[[ Extracted information open ]]

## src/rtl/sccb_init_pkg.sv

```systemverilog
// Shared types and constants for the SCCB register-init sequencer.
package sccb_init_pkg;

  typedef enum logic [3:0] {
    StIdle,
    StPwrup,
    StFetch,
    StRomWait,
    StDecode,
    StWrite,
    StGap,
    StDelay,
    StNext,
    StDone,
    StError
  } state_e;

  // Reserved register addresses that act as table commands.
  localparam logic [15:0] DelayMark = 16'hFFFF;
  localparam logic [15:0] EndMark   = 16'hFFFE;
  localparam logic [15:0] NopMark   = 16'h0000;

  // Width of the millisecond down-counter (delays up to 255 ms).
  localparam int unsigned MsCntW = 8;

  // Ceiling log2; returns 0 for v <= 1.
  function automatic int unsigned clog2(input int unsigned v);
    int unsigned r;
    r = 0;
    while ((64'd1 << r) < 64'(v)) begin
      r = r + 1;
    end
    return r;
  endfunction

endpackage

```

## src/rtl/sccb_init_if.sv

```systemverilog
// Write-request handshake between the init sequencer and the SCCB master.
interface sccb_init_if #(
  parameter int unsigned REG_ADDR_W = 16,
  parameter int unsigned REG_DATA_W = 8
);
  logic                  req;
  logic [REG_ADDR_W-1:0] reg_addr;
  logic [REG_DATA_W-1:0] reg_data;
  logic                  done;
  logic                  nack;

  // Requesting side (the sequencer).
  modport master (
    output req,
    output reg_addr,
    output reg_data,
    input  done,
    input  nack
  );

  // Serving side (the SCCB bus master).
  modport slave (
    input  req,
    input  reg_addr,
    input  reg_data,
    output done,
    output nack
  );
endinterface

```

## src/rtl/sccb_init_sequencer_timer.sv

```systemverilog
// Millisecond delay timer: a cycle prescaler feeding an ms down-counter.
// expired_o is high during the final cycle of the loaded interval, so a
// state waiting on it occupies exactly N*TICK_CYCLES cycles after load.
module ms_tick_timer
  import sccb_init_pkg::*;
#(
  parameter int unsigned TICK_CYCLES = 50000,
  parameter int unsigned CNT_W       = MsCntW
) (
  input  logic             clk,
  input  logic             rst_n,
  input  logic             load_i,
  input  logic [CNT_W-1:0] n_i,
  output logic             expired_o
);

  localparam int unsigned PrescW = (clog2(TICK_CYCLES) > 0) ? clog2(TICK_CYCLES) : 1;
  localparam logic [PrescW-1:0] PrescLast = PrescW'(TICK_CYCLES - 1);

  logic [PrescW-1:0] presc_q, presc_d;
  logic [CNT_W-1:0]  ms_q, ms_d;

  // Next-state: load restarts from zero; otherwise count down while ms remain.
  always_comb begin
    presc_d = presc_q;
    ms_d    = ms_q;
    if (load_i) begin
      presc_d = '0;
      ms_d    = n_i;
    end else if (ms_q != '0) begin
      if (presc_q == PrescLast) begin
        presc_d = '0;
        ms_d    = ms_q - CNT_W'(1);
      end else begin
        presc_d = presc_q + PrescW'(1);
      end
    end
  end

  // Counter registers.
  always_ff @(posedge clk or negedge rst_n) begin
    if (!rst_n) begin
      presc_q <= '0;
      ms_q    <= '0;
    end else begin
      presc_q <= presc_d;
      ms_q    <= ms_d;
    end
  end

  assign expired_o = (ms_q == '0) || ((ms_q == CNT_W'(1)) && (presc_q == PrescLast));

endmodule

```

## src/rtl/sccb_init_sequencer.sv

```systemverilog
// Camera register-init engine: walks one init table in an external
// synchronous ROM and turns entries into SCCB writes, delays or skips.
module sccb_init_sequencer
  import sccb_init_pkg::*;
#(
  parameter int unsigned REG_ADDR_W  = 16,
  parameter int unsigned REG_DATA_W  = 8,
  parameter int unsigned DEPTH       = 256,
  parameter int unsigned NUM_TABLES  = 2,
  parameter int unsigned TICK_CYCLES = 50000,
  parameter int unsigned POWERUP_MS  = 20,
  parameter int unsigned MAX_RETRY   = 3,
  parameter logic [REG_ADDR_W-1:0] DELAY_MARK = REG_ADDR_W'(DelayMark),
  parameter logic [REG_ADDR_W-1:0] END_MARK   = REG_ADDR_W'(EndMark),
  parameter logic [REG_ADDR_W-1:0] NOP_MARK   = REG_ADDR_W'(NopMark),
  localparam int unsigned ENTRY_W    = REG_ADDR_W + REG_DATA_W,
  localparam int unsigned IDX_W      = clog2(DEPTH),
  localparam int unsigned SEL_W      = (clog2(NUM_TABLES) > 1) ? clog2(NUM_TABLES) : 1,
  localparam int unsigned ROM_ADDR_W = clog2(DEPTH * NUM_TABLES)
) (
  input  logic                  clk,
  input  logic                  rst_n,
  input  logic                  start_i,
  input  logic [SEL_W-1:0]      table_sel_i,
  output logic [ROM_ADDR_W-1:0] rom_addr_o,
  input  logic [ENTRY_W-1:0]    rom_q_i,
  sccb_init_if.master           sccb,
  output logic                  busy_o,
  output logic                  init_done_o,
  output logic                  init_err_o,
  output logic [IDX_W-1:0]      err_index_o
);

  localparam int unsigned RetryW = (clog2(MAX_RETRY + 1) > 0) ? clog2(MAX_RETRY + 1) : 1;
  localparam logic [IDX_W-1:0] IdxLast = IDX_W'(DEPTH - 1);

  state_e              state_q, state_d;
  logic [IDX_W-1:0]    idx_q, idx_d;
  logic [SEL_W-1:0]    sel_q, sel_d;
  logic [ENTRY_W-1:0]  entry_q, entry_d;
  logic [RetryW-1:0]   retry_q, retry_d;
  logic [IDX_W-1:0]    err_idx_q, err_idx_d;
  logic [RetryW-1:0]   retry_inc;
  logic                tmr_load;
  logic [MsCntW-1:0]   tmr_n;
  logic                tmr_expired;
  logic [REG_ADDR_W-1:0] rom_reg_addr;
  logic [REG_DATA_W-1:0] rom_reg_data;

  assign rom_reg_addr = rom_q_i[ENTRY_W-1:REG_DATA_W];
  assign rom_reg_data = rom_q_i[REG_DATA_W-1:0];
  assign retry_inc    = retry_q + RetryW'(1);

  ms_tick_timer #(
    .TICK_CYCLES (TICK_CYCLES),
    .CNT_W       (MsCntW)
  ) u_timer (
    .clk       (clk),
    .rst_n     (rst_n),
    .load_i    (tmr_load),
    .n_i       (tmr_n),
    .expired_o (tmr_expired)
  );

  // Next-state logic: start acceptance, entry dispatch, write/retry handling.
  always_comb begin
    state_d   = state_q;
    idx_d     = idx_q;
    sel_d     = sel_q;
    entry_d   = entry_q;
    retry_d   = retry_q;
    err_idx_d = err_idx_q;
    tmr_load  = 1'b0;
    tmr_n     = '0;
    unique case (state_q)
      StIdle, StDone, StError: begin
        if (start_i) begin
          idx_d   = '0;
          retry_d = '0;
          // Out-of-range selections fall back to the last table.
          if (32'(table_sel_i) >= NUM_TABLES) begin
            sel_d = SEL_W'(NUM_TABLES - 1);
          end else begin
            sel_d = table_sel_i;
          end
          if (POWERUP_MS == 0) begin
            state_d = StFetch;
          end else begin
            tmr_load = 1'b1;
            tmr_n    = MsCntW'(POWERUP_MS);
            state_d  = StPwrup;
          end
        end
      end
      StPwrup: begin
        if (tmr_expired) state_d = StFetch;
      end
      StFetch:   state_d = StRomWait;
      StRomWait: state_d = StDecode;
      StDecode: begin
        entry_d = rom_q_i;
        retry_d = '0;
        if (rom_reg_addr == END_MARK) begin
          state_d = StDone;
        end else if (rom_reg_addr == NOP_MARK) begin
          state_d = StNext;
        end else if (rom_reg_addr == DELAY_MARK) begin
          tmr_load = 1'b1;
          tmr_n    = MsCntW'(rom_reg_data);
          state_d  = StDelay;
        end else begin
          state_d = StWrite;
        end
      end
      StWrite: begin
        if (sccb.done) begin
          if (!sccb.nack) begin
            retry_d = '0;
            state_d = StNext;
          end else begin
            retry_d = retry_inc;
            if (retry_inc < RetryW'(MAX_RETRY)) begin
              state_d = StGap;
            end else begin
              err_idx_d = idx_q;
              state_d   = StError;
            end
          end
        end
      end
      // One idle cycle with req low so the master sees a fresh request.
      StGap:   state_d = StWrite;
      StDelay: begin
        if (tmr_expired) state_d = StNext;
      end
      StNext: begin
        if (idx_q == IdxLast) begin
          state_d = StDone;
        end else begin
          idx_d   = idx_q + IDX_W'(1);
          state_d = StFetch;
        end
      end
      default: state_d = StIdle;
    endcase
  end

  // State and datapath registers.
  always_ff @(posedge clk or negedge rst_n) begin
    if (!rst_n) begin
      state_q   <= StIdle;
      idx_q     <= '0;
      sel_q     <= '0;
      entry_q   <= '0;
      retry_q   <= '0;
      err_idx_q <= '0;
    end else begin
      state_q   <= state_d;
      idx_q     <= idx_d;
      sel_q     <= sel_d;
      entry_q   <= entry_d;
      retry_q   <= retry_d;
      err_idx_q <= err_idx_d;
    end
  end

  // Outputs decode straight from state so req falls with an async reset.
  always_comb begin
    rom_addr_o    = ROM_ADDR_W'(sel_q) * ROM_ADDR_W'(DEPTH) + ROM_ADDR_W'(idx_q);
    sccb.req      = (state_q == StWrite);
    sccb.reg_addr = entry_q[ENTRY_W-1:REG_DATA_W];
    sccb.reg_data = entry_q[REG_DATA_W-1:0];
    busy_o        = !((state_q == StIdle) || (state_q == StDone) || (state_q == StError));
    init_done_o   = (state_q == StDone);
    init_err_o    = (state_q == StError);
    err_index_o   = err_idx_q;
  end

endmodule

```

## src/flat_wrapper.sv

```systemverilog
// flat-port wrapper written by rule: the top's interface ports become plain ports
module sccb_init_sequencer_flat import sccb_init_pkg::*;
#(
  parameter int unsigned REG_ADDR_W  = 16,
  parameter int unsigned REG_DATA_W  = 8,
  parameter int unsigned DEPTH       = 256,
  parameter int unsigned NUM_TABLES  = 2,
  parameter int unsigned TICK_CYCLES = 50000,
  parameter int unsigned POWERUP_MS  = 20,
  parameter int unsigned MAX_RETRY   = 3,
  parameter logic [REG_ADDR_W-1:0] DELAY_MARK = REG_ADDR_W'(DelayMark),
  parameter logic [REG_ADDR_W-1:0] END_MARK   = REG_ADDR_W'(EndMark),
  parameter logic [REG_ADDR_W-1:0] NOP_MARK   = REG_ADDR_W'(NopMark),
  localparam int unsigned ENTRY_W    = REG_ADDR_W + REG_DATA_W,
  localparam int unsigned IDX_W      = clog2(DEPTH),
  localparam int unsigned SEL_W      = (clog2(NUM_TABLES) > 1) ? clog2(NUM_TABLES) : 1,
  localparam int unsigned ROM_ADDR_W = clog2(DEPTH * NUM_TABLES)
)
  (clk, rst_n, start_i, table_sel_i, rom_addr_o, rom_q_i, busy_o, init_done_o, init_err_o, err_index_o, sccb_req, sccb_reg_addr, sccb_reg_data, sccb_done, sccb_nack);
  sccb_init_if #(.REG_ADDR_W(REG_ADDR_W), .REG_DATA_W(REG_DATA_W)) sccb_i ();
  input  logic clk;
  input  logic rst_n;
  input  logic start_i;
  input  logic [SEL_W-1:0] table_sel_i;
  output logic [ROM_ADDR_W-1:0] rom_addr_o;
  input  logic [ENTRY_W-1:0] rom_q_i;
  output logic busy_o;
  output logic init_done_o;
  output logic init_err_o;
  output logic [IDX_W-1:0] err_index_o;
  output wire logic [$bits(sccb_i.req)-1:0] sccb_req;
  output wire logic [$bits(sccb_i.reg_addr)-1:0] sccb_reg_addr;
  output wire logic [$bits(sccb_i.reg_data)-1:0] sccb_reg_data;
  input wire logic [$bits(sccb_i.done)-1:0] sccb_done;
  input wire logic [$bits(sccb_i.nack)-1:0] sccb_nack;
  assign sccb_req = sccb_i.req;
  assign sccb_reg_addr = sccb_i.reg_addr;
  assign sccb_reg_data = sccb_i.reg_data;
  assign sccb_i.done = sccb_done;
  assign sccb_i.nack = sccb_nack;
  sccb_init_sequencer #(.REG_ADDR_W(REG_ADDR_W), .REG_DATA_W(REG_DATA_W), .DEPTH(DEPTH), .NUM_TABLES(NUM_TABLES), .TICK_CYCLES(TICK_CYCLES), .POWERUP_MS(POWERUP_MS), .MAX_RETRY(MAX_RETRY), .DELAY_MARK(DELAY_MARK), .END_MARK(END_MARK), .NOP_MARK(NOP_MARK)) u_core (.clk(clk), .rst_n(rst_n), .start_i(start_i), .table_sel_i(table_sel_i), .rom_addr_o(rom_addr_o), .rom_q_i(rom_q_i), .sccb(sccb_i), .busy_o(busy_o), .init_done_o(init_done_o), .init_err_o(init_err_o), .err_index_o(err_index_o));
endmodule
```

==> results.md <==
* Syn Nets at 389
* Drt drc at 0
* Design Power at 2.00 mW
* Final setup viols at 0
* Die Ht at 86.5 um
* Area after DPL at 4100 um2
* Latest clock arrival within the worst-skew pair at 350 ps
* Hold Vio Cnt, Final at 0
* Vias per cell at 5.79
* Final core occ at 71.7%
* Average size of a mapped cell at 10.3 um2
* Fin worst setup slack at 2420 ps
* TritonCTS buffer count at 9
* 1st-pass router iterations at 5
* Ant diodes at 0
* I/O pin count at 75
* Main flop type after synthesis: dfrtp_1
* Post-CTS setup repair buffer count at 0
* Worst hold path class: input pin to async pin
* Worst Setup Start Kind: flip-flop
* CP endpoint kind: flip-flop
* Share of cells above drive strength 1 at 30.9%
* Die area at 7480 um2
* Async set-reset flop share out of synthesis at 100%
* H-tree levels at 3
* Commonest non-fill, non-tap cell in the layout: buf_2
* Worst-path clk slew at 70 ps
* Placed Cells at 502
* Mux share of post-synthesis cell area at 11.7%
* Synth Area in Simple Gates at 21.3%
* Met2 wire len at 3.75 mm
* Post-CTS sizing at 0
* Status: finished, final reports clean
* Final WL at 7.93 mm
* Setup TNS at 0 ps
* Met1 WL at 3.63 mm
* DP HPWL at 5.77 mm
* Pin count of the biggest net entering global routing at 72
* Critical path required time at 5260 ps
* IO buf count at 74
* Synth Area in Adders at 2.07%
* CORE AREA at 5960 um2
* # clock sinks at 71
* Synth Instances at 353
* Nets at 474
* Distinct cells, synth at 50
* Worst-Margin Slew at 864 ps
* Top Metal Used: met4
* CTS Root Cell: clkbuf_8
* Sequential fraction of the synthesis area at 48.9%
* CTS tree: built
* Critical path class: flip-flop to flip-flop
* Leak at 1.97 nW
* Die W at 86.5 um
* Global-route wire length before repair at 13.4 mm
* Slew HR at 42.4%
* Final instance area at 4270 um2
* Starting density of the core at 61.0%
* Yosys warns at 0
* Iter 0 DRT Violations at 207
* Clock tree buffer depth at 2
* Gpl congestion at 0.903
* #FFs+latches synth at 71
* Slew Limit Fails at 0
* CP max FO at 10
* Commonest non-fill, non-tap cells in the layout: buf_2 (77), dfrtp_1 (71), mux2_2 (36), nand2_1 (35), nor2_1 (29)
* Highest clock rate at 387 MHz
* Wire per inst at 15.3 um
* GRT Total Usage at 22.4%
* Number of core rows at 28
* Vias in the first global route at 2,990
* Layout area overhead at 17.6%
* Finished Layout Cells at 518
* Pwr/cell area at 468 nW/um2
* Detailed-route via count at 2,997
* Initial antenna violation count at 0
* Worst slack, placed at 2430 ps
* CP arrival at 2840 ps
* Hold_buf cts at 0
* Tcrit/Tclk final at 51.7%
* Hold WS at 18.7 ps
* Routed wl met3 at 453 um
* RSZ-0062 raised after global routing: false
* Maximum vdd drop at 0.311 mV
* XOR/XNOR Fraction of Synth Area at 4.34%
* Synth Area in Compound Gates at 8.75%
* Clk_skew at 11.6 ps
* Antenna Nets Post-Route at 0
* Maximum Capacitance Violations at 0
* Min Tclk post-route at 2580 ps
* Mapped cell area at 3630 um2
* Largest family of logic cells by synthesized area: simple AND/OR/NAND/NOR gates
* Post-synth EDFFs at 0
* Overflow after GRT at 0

[[ Extracted information closed ]]

**Work required**
The answer must be a single number: the count of lines in the entries that include "IdxLast".

**Solved exercise**
2